Your instructions —
Lines to restate from the data below: from the one containing "met3: 0.065 / 10 / 826 / 0.0717" to the one containing "[placed cells by", both included. Give them again exactly, and only them.
─── Provided records
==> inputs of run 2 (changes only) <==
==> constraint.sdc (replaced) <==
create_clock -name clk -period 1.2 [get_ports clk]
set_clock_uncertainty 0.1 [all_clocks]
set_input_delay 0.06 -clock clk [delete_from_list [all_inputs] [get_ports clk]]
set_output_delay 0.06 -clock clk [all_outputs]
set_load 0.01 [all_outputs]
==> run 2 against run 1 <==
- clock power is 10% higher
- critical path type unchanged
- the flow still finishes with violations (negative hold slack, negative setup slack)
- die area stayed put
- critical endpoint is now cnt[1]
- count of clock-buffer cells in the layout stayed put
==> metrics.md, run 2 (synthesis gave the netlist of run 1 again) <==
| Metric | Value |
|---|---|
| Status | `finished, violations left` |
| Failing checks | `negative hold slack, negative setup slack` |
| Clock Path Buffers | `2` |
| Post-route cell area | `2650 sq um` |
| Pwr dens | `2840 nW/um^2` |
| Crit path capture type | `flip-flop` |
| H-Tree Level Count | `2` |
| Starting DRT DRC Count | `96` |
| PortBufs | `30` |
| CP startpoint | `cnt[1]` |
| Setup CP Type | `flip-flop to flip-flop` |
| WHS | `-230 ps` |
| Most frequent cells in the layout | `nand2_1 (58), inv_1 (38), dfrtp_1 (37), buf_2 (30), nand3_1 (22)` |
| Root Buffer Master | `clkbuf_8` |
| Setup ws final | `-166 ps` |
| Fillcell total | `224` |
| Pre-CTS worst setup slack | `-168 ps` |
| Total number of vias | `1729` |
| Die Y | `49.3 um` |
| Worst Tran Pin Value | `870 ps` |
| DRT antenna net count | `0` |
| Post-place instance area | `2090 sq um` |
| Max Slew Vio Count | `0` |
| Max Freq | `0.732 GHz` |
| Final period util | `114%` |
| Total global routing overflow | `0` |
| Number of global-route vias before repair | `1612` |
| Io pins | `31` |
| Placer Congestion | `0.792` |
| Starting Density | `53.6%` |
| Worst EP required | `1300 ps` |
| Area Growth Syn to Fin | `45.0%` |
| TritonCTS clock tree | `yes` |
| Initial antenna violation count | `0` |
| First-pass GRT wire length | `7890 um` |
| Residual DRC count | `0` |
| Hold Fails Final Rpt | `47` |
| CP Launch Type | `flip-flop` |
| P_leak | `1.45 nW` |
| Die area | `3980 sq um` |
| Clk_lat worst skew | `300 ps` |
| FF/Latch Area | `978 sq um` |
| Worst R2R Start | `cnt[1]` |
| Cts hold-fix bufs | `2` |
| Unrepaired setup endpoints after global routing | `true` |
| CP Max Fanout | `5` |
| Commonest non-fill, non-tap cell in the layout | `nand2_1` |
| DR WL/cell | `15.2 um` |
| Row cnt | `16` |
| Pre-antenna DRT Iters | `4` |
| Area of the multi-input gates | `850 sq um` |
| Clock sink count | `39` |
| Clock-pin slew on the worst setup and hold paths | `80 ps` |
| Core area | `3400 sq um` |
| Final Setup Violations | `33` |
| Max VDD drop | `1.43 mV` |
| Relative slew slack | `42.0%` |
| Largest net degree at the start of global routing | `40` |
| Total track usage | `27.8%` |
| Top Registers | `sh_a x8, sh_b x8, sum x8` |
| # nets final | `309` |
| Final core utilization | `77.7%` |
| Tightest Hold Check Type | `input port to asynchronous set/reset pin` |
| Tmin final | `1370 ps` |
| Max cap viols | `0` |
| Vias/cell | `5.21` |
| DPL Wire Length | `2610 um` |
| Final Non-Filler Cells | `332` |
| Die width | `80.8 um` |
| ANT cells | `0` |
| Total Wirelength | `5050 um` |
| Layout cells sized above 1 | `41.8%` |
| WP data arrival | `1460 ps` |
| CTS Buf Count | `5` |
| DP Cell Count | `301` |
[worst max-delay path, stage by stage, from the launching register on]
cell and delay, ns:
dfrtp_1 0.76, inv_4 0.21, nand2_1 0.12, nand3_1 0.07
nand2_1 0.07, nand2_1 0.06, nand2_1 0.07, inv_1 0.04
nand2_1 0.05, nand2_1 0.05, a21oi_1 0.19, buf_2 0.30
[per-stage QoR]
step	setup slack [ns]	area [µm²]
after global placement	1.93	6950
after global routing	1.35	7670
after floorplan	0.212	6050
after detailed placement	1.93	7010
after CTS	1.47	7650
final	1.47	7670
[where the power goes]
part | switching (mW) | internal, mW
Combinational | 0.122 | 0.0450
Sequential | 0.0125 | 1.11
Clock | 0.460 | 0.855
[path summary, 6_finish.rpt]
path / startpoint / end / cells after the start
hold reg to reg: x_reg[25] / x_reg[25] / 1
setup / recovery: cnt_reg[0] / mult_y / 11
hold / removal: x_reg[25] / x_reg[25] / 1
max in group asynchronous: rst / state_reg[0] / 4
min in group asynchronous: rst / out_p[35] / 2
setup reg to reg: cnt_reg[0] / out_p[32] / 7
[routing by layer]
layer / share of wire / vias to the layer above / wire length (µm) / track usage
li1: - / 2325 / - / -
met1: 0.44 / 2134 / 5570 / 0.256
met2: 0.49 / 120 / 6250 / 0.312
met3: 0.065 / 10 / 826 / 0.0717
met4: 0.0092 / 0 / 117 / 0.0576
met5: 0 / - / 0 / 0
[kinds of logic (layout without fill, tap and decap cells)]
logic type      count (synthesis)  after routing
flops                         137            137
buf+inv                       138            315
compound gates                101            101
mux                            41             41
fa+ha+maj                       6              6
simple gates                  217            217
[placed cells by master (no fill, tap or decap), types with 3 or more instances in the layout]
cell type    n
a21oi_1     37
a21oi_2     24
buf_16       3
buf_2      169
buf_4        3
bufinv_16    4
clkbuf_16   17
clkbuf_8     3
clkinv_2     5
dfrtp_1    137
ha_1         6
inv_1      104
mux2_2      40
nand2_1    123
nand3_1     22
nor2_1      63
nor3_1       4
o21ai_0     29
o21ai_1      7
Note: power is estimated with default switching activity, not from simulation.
──────
Exercise answer —
met3: 0.065 / 10 / 826 / 0.0717
met4: 0.0092 / 0 / 117 / 0.0576
met5: 0 / - / 0 / 0
[kinds of logic (layout without fill, tap and decap cells)]
logic type      count (synthesis)  after routing
flops                         137            137
buf+inv                       138            315
compound gates                101            101
mux                            41             41
fa+ha+maj                       6              6
simple gates                  217            217
[placed cells by master (no fill, tap or decap), types with 3 or more instances in the layout]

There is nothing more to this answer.